Jukjeon-dong is a dong in Suji-gu of Yongin city. Jukjeon was divided into Jukjeon 1-dong and Jukjeon 2-dong on December 24, 2001, when Suji-eup was promoted into Suji-gu. Jukjeon borders Seongnam city to the north, Mohyeon-Eup of Cheoin-gu to the east, and Giheung-gu to the south. Tancheon flows through the neighborhood, with west of the stream classified as Jukjeon 1-dong and the east of it classified as Jukjeon 2-dong. Jeongpyeongcheon, a stream, also flows into Tancheon at Jukjeon. Along the banks of Tancheon are small parks and paths for walkers and cyclists.
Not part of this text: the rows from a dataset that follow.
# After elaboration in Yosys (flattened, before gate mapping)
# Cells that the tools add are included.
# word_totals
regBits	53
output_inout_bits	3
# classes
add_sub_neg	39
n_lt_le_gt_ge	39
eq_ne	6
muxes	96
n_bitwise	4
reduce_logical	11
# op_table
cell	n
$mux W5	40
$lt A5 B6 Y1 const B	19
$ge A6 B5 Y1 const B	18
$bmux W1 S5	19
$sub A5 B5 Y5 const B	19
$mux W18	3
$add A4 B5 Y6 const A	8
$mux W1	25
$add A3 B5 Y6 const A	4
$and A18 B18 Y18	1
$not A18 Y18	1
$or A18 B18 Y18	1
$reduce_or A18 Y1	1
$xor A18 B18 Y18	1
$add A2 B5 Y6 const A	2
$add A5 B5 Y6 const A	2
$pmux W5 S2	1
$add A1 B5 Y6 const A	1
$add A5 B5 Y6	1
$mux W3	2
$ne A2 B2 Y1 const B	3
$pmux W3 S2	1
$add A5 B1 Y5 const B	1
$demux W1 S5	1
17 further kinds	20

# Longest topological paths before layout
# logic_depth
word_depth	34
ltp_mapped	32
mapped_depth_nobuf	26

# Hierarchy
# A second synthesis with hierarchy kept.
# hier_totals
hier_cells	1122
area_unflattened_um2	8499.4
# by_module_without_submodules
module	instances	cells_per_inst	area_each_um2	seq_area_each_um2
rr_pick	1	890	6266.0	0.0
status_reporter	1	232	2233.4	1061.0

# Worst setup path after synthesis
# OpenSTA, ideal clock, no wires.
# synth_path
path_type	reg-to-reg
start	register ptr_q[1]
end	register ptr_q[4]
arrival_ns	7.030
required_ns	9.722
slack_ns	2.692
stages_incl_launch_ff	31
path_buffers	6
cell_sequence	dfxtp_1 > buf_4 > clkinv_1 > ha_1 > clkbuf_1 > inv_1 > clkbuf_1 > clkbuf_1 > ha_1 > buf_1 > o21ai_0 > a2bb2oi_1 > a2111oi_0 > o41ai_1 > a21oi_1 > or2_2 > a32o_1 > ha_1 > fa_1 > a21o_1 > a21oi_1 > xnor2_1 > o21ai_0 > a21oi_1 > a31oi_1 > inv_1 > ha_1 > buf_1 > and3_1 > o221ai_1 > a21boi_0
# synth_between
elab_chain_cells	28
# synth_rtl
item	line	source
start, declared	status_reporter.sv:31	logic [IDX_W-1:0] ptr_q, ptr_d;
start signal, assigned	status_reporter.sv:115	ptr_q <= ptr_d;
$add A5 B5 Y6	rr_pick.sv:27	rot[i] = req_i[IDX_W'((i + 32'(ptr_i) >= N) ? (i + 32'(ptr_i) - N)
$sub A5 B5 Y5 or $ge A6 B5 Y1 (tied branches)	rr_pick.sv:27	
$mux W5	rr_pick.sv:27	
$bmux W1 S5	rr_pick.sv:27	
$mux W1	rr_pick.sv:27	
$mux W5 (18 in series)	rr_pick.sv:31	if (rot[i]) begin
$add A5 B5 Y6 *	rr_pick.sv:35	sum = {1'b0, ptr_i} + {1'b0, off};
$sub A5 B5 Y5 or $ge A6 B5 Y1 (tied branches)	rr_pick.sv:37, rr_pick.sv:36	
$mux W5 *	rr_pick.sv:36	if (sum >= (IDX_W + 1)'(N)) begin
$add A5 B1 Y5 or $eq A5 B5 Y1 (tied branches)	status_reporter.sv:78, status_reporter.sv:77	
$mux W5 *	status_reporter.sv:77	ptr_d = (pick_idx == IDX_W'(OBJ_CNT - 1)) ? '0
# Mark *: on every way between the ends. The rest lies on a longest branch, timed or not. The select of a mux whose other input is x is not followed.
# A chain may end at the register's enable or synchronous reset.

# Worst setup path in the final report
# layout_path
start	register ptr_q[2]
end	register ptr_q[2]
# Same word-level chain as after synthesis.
===== config.mk =====
export PLATFORM = sky130hd
export DESIGN_NAME = clock_time_controller
export DESIGN_NICKNAME = d
export VERILOG_FILES = /design/src/rtl/clock_time_controller.sv
export SDC_FILE = /design/constraint.sdc
export NUM_CORES = 1
export LEC_CHECK = 0
export ABC_CLOCK_PERIOD_IN_PS = 3400
export CORE_ASPECT_RATIO = 2
export CORE_MARGIN = 2
export CORE_UTILIZATION = 40
export CTS_BUF_LIST = sky130_fd_sc_hd__clkbuf_8
export DETAILED_ROUTE_END_ITERATION = 6
export DONT_BUFFER_PORTS = 1
export PLACE_DENSITY = 0.6
export SYNTH_ARGS = -nofsm -noshare
export SYNTH_HDL_FRONTEND = slang
export SYNTH_SLANG_ARGS = --single-unit

===== constraint.sdc =====
create_clock -name clk -period 3.4 [get_ports clk]
set_input_delay 0.68 -clock clk [delete_from_list [all_inputs] [get_ports clk]]
set_output_delay 0.68 -clock clk [all_outputs]
set_load 0.03 [all_outputs]

===== src/rtl/clock_time_controller.sv =====
// Time-of-day counters, alarm-time registers and alarm sequencer for the VGA clock.
// Arbitrates the 1 Hz tick against the adjust buttons and generates the beeping buzzer tone.
module clock_time_controller #(
  parameter int RING_SECONDS = 60,
  parameter int AL_MIN_STEP  = 10,
  parameter int HOURS_MOD    = 12
) (
  input  logic       clk,
  input  logic       reset_n,
  input  logic       sec_tick,
  input  logic       tone_pulse,
  input  logic       sec_adj,
  input  logic       min_adj,
  input  logic       hrs_adj,
  input  logic       al_adj,
  input  logic       al_toggle,
  output logic [5:0] seconds,
  output logic [5:0] minutes,
  output logic [3:0] hours,
  output logic [5:0] al_minutes,
  output logic [3:0] al_hours,
  output logic       al_on,
  output logic       alarm_ringing,
  output logic       buzzer_out
);

  typedef enum logic [1:0] {
    ST_OFF     = 2'd0,
    ST_ARMED   = 2'd1,
    ST_RINGING = 2'd2
  } alarm_state_t;

  localparam logic [5:0] RING_LAST = 6'(RING_SECONDS - 1);
  localparam logic [3:0] HRS_LAST  = 4'(HOURS_MOD - 1);
  localparam logic [6:0] AL_STEP   = 7'(AL_MIN_STEP);

  alarm_state_t state;
  logic [5:0]   ring_cnt;
  logic         beep_phase;
  logic         tone;
  logic         match_prev;

  logic       sec_inc, sec_carry;
  logic       min_inc, min_carry;
  logic       hrs_inc;
  logic       match;
  logic [6:0] al_sum;
  logic       al_wrap;

  // Only a real tick ripples upward; an adjust-only wrap stays local to its field.
  assign sec_inc   = sec_tick | sec_adj;
  assign sec_carry = sec_tick && (seconds == 6'd59);
  assign min_inc   = min_adj | sec_carry;
  assign min_carry = sec_carry && (minutes == 6'd59);
  assign hrs_inc   = hrs_adj | min_carry;

  assign al_sum  = {1'b0, al_minutes} + AL_STEP;
  assign al_wrap = (al_sum >= 7'd60);

  assign match = (hours == al_hours) && (minutes == al_minutes) && (seconds == 6'd0);

  // NOTE: non-blocking assignments throughout so every register samples pre-edge values.
  always_ff @(posedge clk or negedge reset_n) begin
    if (!reset_n) begin
      seconds    <= '0;
      minutes    <= '0;
      hours      <= '0;
      al_minutes <= '0;
      al_hours   <= '0;
    end else begin
      if (sec_inc) seconds <= (seconds == 6'd59) ? 6'd0 : seconds + 6'd1;
      if (min_inc) minutes <= (minutes == 6'd59) ? 6'd0 : minutes + 6'd1;
      if (hrs_inc) hours   <= (hours == HRS_LAST) ? 4'd0 : hours + 4'd1;
      if (al_adj) begin
        if (al_wrap) begin
          al_minutes <= 6'(al_sum - 7'd60);
          al_hours   <= (al_hours == HRS_LAST) ? 4'd0 : al_hours + 4'd1;
        end else begin
          al_minutes <= al_sum[5:0];
        end
      end
    end
  end

  always_ff @(posedge clk or negedge reset_n) begin
    if (!reset_n) begin
      state      <= ST_OFF;
      ring_cnt   <= '0;
      beep_phase <= 1'b0;
      tone       <= 1'b0;
      match_prev <= 1'b0;
    end else begin
      match_prev <= match;

      unique case (state)
        ST_OFF: begin
          if (al_toggle) state <= ST_ARMED;
        end
        ST_ARMED: begin
          if (al_toggle) begin
            state <= ST_OFF;
          end else if (match && !match_prev) begin
            state      <= ST_RINGING;
            ring_cnt   <= '0;
            beep_phase <= 1'b1;
          end
        end
        ST_RINGING: begin
          if (al_toggle) begin
            state <= ST_OFF;
          end else if (sec_tick) begin
            if (ring_cnt == RING_LAST) begin
              state <= ST_ARMED;
            end else begin
              ring_cnt   <= ring_cnt + 6'd1;
              beep_phase <= ~beep_phase;
            end
          end
        end
        default: state <= ST_OFF;
      endcase

      // Tone halves tone_pulse during the "on" second and is held silent otherwise.
      if ((state == ST_RINGING) && beep_phase) begin
        if (tone_pulse) tone <= ~tone;
      end else begin
        tone <= 1'b0;
      end
    end
  end

  assign al_on         = (state != ST_OFF);
  assign alarm_ringing = (state == ST_RINGING);
  assign buzzer_out    = tone;

endmodule


==> run metrics <==
fin crit period=2.380 ns; Worst EP required=3.58 ns; Die ar.=6227 µm²; die width=56.81 µm; RR Endpoint=al_hours[1]; first-pass GRT wire length=8521 µm; DP HPWL=3680 µm; port bufs=0; Starting Density=41.16%; post-DR vias/cell=5.855; Worst Max-Slew Pin Slew=0.7185 ns; power per cell area=959.1 nW/µm²; M2 GR Usage=32.48%; crit end category=flop; crit path kind=reg -> reg; critical path's top delay family=flip-flops; Critical Path Fanout Max=7; antenna cells=0; # DRC=0; Nets=260; CP Launch Type=flop; Worst R2R Start=al_minutes[2]; vias in the first global route=1789; most common cell in the netlist=dfrtp_1; Clock Skews=0.009735 ns; routability cong.=0.7891; initial antenna violation count=0; # hold bufs at CTS=0; number of synthesized flops with an enable pin=0; worst skew pair latency=0.29 ns; GR Layer Usage met1=18.02%; crit path to=al_hours[1]; WP buf/inv=1; Worst R2R Setup Slack=1.02 ns; outcome=finished, final reports clean; Worst-path clk slew=0.08 ns; crit path max-delay cell type=dfrtp_1; Setup crit start=al_minutes[2]; detailed-route wire length per cell=16.29 µm; clk sinks=36; Hold WS=0.07454 ns; synthesis-to-finish area growth=6.955%; GRT Total Usage=17.30%; core area=5420 µm²; synth top area cells=dfrtp_1, ha_1, xor2_1; Die Height=109.6 µm; # IOs=38; final core utilization=44.02%; Max Cap Violations=0; fraction of registers with async set/reset=100.0%; Setup-failing EPs final=0; P_leak=1.022 nW; Post-Syn Area per Cell=9.106 µm²; CTS resizes=0; largest area contributor in the netlist=dfrtp_1; crit share post-route=70.01%; busiest grt layer=met2; total routed wirelength=4935 µm; Root Buffer=clkbuf_8; Synth top area share=40.38%; critical path arrival=2.56 ns; Yosys Warn Count=0; antenna viol nets, final=0; DRT iter0 DRCs=44; met3 Resource Use GR=4.000%; Overflow after GRT=0; Seq cells post-synth=36; CTS buffer count=5; routed via count=1774; worst vdd ir=0.0005482 V; sequential area share after synthesis=40.38%; fin. max-slew vios=0; Setup TNS Final=0 ns; relative slew slack=52.10%; CTS tree=built; Core Rows=38; post-synth cell types=54; H-tree depth=2; Primary FF master, synth=dfrtp_1; RSZ-0062 raised after global routing=false; Synthesized Nets=263; max incr delay on CP=0.61 ns; Hold Fails Final Rpt=0; min-delay worst type=in -> async; Fillers=566; drt first pass iters=4; CTS max path bufs=2; critical path depth in cells=7; crit-path cells=inv_1, ha_1, and2b_1, o21ai_0, a211oi_2, nor2_1, mux2_2; cells on worst reg2reg path=7; Post-CTS Setup Inserts=0; Mapped Cells=245; largest net degree at the start of global routing=37; Max Clock Freq=0.4201 GHz; layout cells sized above 1=12.35%; mapped cell area=2231 µm²; synth cell count leaders=dfrtp_1, nand2_1, nor2_1, o21ai_0
==> cells by family (layout without fill, tap and decap cells) <==
family	after synthesis	count (layout)	share of synthesized area (%)
flip-flops	36	36	40.38
buffers and inverters	22	20	4.094
AND/OR/NAND/NOR	103	103	24.96
multiplexers	9	9	4.487
XOR/XNOR	13	13	5.104
other	1	1	0.1681
AO/OA/AOI/OAI	52	52	15.76
adder cells (fa/ha/maj)	9	9	5.048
Apartments overwhelmingly outnumber individual houses in number as a result of relatively little urban planning compared to Bundang or Pangyo, Seongnam. There are a few luxury townhouse complexes located in the Greater Jukjeon Area (죽전지구), but they actually belong to Bojeong-dong of Giheung-gu.

The main campus Dankook University is located in Jukjeon. As a result, Jukjeon Station is also called Dankook University Station.

== Commerce ==

About 250 stores in Jukjeon Fashion Town attract people from all over Korea and even tourists from China or Taiwan. It began forming just before the 1997 Asian financial crisis and now houses seven separate districts within itself. it is located along Seongnam-daero from Ori Station to Jukjeon intersection.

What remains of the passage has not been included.